迎政府参考人 原子力の立地につきましては、原子力に対する信頼を維持、回復していくことが重要なことであろう、そして、国民の方々の理解と信頼を得ながら進めていくことが必要だろうと考えておるところでございます。そのためにでございますけれども、まずは安全の確保というのを着実にやっていくということが理解を得る最大のゆえんだろう、こういうふうに考えております。

 それから、さらに原子力全体についての信頼性という意味では、今申し上げましたバックエンドの対策を着実にやっていくということだろう。さらに、国民の信頼を得ていく上におきまして、原子力についての理解を得ていくという活動も着実にやっていかなければならないだろうというふうに思っております。

 刈羽村のプルサーマルの問題を契機にいたしまして、国民に広く理解をいただくための活動というのも、今後一人でも多くの、詳細は省きますが、多くの方に原子力発電所を見ていただくとか、あるいはエネルギー教育を充実していく、あるいは一方通行の情報提供ではなく、国民と双方向の立場でいろいろな疑問に答えていく、こういった活動を総合的に実施をいたしまして理解と信頼を得るように努力をしてまいりたいと考えておるところでございます。

原委員 今お答えいただいたようなことはここにも書いてありますよね。原子力に対する国民の信頼の回復に努めるとか、住民の理解を得ていくと書いてあるんですが、これはエネルギー庁の方が書かれたんですか。この資料です。地球温暖化対策推進本部というところからもらったこの大綱のところのこのエネルギーの部分というのは。エネルギー庁が書かれたんですか。

迎政府参考人 大綱につきましては、閣議決定でございますので、政府全体で決めたということだと考えております。

原委員 先ほどから繰り返しになりますが、核利用については、もう採掘から精製、燃料加工、原発立地、運転、そして廃棄物、または現在進められようとしている核燃料リサイクル、いずれをとっても完全に放射能被害を防ぐことができないというのがこれまでの事故などにより明らかになってきていると思います。

 それなので、今回この大綱を見直すことが非常に重要だというふうに大臣は述べられておりますので、これまでの経過で、この大綱に盛られた計画は、今まで私が質問してきたような内容のことから、ぜひ抜本的に私は見直していただきたいというふうに思います。

 そして、やはりまだその安全性が確保できていない原子力立地推進の大綱というものを見直す考えがあるかどうかということを、ちょっと大臣にお聞きをしたいと思います。

川口国務大臣 現行の地球温暖化対策推進大綱は、策定当時というのは平成十年六月でございましたけれども、原子力発電所の新増設の将来見通しを前提として策定をいたしました。
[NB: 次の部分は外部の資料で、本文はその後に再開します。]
`src/hw/rtl/dtes_pkg.sv`:
```
package dtes_pkg;

    // Field widths.
    localparam int YEAR_W   = 7;
    localparam int MONTH_W  = 4;
    localparam int DAY_W    = 5;
    localparam int HOUR_W   = 5;
    localparam int MINUTE_W = 6;
    localparam int SECOND_W = 6;
    localparam int EPOCH_W  = 32;

    // Year offset from 1969 (0 to 101), month index (0 is January),
    // signed day count since the epoch, seconds into the day.
    localparam int YOFS_W = 7;
    localparam int MIDX_W = 4;
    localparam int DAYS_W = 17;
    localparam int TOD_W  = 17;
    localparam int DBM_W  = 9;

    localparam int unsigned YEAR_PIVOT      = 70;
    localparam int unsigned CENTURY         = 100;
    localparam int unsigned PIVOT_OFS       = 69;     // 1969 - 1900
    localparam int unsigned MONTHS_PER_YEAR = 12;
    localparam int unsigned MONTH_FEB       = 1;
    localparam int unsigned DAYS_PER_YEAR   = 365;
    localparam int unsigned EPOCH_DAY_BIAS  = 366;    // one year from 1969 plus day one
    localparam int unsigned SECS_PER_DAY    = 86400;
    localparam int unsigned SECS_PER_HOUR   = 3600;
    localparam int unsigned SECS_PER_MIN    = 60;

    typedef struct packed {
        logic [YOFS_W-1:0]   year_ofs;
        logic [MIDX_W-1:0]   month_idx;
        logic [DAY_W-1:0]    day;
        logic [HOUR_W-1:0]   hour;
        logic [MINUTE_W-1:0] minute;
        logic [SECOND_W-1:0] second;
    } norm_t;

    typedef struct packed {
        logic signed [DAYS_W-1:0] days;
        logic [TOD_W-1:0]         tod;
    } count_t;

    // Days in the months before the given month of a common year.
    function automatic logic [DBM_W-1:0] days_before_month(input logic [MIDX_W-1:0] idx);
        logic [DBM_W-1:0] d;
        case (idx)
            4'd0:    d = 9'd0;
            4'd1:    d = 9'd31;
            4'd2:    d = 9'd59;
            4'd3:    d = 9'd90;
            4'd4:    d = 9'd120;
            4'd5:    d = 9'd151;
            4'd6:    d = 9'd181;
            4'd7:    d = 9'd212;
            4'd8:    d = 9'd243;
            4'd9:    d = 9'd273;
            4'd10:   d = 9'd304;
            4'd11:   d = 9'd334;
            default: d = 9'd0;
        endcase
        return d;
    endfunction

endpackage

```
`src/hw/rtl/dtes_normalize.sv`:
```
module dtes_normalize (
    input  logic                           clk,
    input  logic                           rst_n,
    input  logic                           in_valid,
    input  logic [dtes_pkg::YEAR_W-1:0]    two_digit_year,
    input  logic [dtes_pkg::MONTH_W-1:0]   month_number,
    input  logic [dtes_pkg::DAY_W-1:0]     day_of_month,
    input  logic [dtes_pkg::HOUR_W-1:0]    hour_value,
    input  logic [dtes_pkg::MINUTE_W-1:0]  minute_value,
    input  logic [dtes_pkg::SECOND_W-1:0]  second_value,
    output logic                           out_valid,
    output dtes_pkg::norm_t                out_word
);
    import dtes_pkg::*;

    logic [YOFS_W:0] ofs_base;
    norm_t           norm_next;
    norm_t           norm_reg;
    logic            valid_reg;

    always_comb
    begin
        // Offset of the year from 1969, before the month wraps it.
        if (two_digit_year < YEAR_W'(YEAR_PIVOT))
        begin
            ofs_base = (YOFS_W+1)'(two_digit_year) + (YOFS_W+1)'(CENTURY - PIVOT_OFS);
        end
        else
        begin
            ofs_base = (YOFS_W+1)'(two_digit_year) - (YOFS_W+1)'(PIVOT_OFS);
        end

        norm_next.day    = day_of_month;
        norm_next.hour   = hour_value;
        norm_next.minute = minute_value;
        norm_next.second = second_value;

        if (month_number == '0)
        begin
            norm_next.year_ofs  = YOFS_W'(ofs_base - 1'b1);
            norm_next.month_idx = MIDX_W'(MONTHS_PER_YEAR - 1);
        end
        else if (month_number > MONTH_W'(MONTHS_PER_YEAR))
        begin
            norm_next.year_ofs  = YOFS_W'(ofs_base + 1'b1);
            norm_next.month_idx = month_number - MIDX_W'(MONTHS_PER_YEAR + 1);
        end
        else
        begin
            norm_next.year_ofs  = YOFS_W'(ofs_base);
            norm_next.month_idx = month_number - 1'b1;
        end
    end

    always_ff @(posedge clk or negedge rst_n)
    begin
        if (!rst_n)
        begin
            valid_reg <= 1'b0;
        end
        else
        begin
            valid_reg <= in_valid;
        end
    end

    always_ff @(posedge clk)
    begin
        norm_reg <= norm_next;
    end

    assign out_valid = valid_reg;
    assign out_word  = norm_reg;

endmodule

```
`src/hw/rtl/dtes_day_count.sv`:
```
module dtes_day_count (
    input  logic             clk,
    input  logic             rst_n,
    input  logic             in_valid,
    input  dtes_pkg::norm_t  in_word,
    output logic             out_valid,
    output dtes_pkg::count_t out_word
);
    import dtes_pkg::*;

    logic              leap;
    logic [DAYS_W-1:0] day_sum;
    count_t            count_next;
    count_t            count_reg;
    logic              valid_reg;

    always_comb
    begin
        // Between 1969 and 2070 every fourth year is a leap year; 2000 is one.
        // Year offset 3 is 1972, so leap years have both low bits set.
        leap = (in_word.year_ofs[1:0] == 2'b11);

        // Leap days before the year are offset / 4, counted from 1969.
        day_sum = DAYS_W'(in_word.year_ofs) * DAYS_W'(DAYS_PER_YEAR)
                + DAYS_W'(in_word.year_ofs >> 2)
                + DAYS_W'(days_before_month(in_word.month_idx))
                + DAYS_W'(leap && (in_word.month_idx > MIDX_W'(MONTH_FEB)))
                + DAYS_W'(in_word.day);

        count_next.days = signed'(day_sum - DAYS_W'(EPOCH_DAY_BIAS));
        count_next.tod  = TOD_W'(in_word.hour) * TOD_W'(SECS_PER_HOUR)
                        + TOD_W'(in_word.minute) * TOD_W'(SECS_PER_MIN)
                        + TOD_W'(in_word.second);
    end

    always_ff @(posedge clk or negedge rst_n)
    begin
        if (!rst_n)
        begin
            valid_reg <= 1'b0;
        end
        else
        begin
            valid_reg <= in_valid;
        end
    end

    always_ff @(posedge clk)
    begin
        count_reg <= count_next;
    end

    assign out_valid = valid_reg;
    assign out_word  = count_reg;

endmodule

```
`src/hw/rtl/dtes_scale.sv`:
```
module dtes_scale (
    input  logic                         clk,
    input  logic                         rst_n,
    input  logic                         in_valid,
    input  dtes_pkg::count_t             in_word,
    output logic                         done,
    output logic [dtes_pkg::EPOCH_W-1:0] epoch_seconds
);
    import dtes_pkg::*;

    logic [EPOCH_W-1:0] days_ext;
    logic [EPOCH_W-1:0] prod_next;
    logic [EPOCH_W-1:0] prod_reg;
    logic [TOD_W-1:0]   tod_reg;
    logic               prod_valid_reg;
    logic [EPOCH_W-1:0] epoch_next;
    logic [EPOCH_W-1:0] epoch_reg;
    logic               done_reg;

    // A negative day count wraps modulo 2^32 through the sign extension.
    assign days_ext   = {{(EPOCH_W-DAYS_W){in_word.days[DAYS_W-1]}}, in_word.days};
    assign prod_next  = days_ext * EPOCH_W'(SECS_PER_DAY);
    assign epoch_next = prod_reg + EPOCH_W'(tod_reg);

    always_ff @(posedge clk or negedge rst_n)
    begin
        if (!rst_n)
        begin
            prod_valid_reg <= 1'b0;
            done_reg       <= 1'b0;
        end
        else
        begin
            prod_valid_reg <= in_valid;
            done_reg       <= prod_valid_reg;
        end
    end

    always_ff @(posedge clk)
    begin
        prod_reg  <= prod_next;
        tod_reg   <= in_word.tod;
        epoch_reg <= epoch_next;
    end

    assign done          = done_reg;
    assign epoch_seconds = epoch_reg;

endmodule

```
`src/hw/rtl/date_time_to_epoch_seconds_top.sv`:
```
// Converts a two-digit year, month, day and time of day into seconds since
// 1970-01-01 00:00:00. A word is taken on every clock edge where start is high;
// busy is always low, so one conversion enters per cycle with no gaps. Each
// result appears on epoch_seconds for one cycle with done high, in the order the
// words were given. The four register stages are month and year normalization,
// the day count and time of day, the multiply by 86400, and the final add. The
// receiver cannot hold results off, and none is needed: every stage advances on
// every clock.
module date_time_to_epoch_seconds_top (
    input  logic                           clk,
    input  logic                           rst_n,
    input  logic                           start,
    output logic                           busy,
    input  logic [dtes_pkg::YEAR_W-1:0]    two_digit_year,
    input  logic [dtes_pkg::MONTH_W-1:0]   month_number,
    input  logic [dtes_pkg::DAY_W-1:0]     day_of_month,
    input  logic [dtes_pkg::HOUR_W-1:0]    hour_value,
    input  logic [dtes_pkg::MINUTE_W-1:0]  minute_value,
    input  logic [dtes_pkg::SECOND_W-1:0]  second_value,
    output logic                           done,
    output logic [dtes_pkg::EPOCH_W-1:0]   epoch_seconds
);
    import dtes_pkg::*;

    logic   in_valid;
    logic   norm_valid;
    norm_t  norm_word;
    logic   count_valid;
    count_t count_word;

    assign busy     = 1'b0;
    assign in_valid = start && !busy;

    dtes_normalize u_normalize (
        .clk            (clk),
        .rst_n          (rst_n),
        .in_valid       (in_valid),
        .two_digit_year (two_digit_year),
        .month_number   (month_number),
        .day_of_month   (day_of_month),
        .hour_value     (hour_value),
        .minute_value   (minute_value),
        .second_value   (second_value),
        .out_valid      (norm_valid),
        .out_word       (norm_word)
    );

    dtes_day_count u_day_count (
        .clk       (clk),
        .rst_n     (rst_n),
        .in_valid  (norm_valid),
        .in_word   (norm_word),
        .out_valid (count_valid),
        .out_word  (count_word)
    );

    dtes_scale u_scale (
        .clk           (clk),
        .rst_n         (rst_n),
        .in_valid      (count_valid),
        .in_word       (count_word),
        .done          (done),
        .epoch_seconds (epoch_seconds)
    );

    a_start_gives_done: assert property (@(posedge clk) disable iff (!rst_n)
        (start && !busy) |-> ##4 done)
        else $error("accepted word produced no result four cycles later");

    a_done_has_start: assert property (@(posedge clk) disable iff (!rst_n)
        done |-> $past(start && !busy, 4))
        else $error("result strobe without an accepted word");

    a_epoch_zero: assert property (@(posedge clk) disable iff (!rst_n)
        (start && !busy && two_digit_year == YEAR_W'(YEAR_PIVOT)
            && month_number == 4'd1 && day_of_month == 5'd1
            && hour_value == '0 && minute_value == '0 && second_value == '0)
        |-> ##4 (epoch_seconds == '0))
        else $error("start of 1970 did not convert to zero");

endmodule
```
その後、原子力発電所の立地を取り巻く情勢が変化をしてきましたことから、今回の大綱の見直しにおいては、こうした情勢変化を踏まえて検討をしてまいりたいと思います。

 また、地球温暖化対策推進法に基づき策定されました基本方針におきましては、原子力の開発利用については、「放射性廃棄物の処理処分対策等を充実させつつ、安全性の確保を前提として、国民的議論を行い、国民の理解を得つつ進める。」というふうになっております。

 今後、大綱の見直しを行うに当たりましても、この基本方針の考え方に従って検討してまいりたいと考えております。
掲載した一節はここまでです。